------ Source data ------

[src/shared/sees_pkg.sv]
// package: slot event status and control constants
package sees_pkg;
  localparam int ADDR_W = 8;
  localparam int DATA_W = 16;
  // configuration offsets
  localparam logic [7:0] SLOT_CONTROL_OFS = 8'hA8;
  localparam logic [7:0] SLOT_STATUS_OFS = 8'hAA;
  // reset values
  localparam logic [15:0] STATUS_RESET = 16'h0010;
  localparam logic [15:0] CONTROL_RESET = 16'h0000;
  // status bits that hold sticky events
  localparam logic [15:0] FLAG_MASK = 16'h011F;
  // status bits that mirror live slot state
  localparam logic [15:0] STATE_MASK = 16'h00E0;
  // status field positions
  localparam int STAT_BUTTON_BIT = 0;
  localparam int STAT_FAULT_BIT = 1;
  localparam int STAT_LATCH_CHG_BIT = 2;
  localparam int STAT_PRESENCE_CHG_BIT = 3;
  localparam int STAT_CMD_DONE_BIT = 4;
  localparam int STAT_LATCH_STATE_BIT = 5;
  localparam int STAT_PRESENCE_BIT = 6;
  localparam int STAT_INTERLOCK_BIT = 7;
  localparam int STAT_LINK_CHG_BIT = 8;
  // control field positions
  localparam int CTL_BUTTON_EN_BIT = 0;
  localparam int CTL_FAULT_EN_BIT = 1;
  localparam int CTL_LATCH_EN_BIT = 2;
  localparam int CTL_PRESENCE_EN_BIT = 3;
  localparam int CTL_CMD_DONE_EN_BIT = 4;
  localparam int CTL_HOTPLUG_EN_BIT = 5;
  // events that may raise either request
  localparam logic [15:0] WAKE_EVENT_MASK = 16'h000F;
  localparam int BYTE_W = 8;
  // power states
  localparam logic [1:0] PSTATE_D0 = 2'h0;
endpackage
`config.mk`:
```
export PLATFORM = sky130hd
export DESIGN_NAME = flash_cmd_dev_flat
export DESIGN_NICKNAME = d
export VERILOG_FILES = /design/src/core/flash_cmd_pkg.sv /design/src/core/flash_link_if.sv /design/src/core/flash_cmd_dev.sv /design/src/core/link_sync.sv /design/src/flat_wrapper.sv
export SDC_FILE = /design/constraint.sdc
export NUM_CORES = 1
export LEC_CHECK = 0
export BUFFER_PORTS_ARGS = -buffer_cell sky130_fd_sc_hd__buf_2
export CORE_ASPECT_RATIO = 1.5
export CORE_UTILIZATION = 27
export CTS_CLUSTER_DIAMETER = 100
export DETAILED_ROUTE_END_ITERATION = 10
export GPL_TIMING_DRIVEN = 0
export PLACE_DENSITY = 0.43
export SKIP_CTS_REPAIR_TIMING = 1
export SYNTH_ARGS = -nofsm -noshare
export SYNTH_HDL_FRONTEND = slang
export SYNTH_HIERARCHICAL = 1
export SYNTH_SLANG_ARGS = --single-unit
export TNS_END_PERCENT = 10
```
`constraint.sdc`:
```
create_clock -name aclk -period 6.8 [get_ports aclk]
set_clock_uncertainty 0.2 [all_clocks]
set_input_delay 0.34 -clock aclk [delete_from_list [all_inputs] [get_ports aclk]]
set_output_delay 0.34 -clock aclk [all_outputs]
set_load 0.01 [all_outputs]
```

------

Aim of the task: Look above and return each line of the records exactly, from the very first through the line with "localparam int STAT_BUTTON_BIT = 0;", both included.

Final answer:
[src/shared/sees_pkg.sv]
// package: slot event status and control constants
package sees_pkg;
  localparam int ADDR_W = 8;
  localparam int DATA_W = 16;
  // configuration offsets
  localparam logic [7:0] SLOT_CONTROL_OFS = 8'hA8;
  localparam logic [7:0] SLOT_STATUS_OFS = 8'hAA;
  // reset values
  localparam logic [15:0] STATUS_RESET = 16'h0010;
  localparam logic [15:0] CONTROL_RESET = 16'h0000;
  // status bits that hold sticky events
  localparam logic [15:0] FLAG_MASK = 16'h011F;
  // status bits that mirror live slot state
  localparam logic [15:0] STATE_MASK = 16'h00E0;
  // status field positions
  localparam int STAT_BUTTON_BIT = 0;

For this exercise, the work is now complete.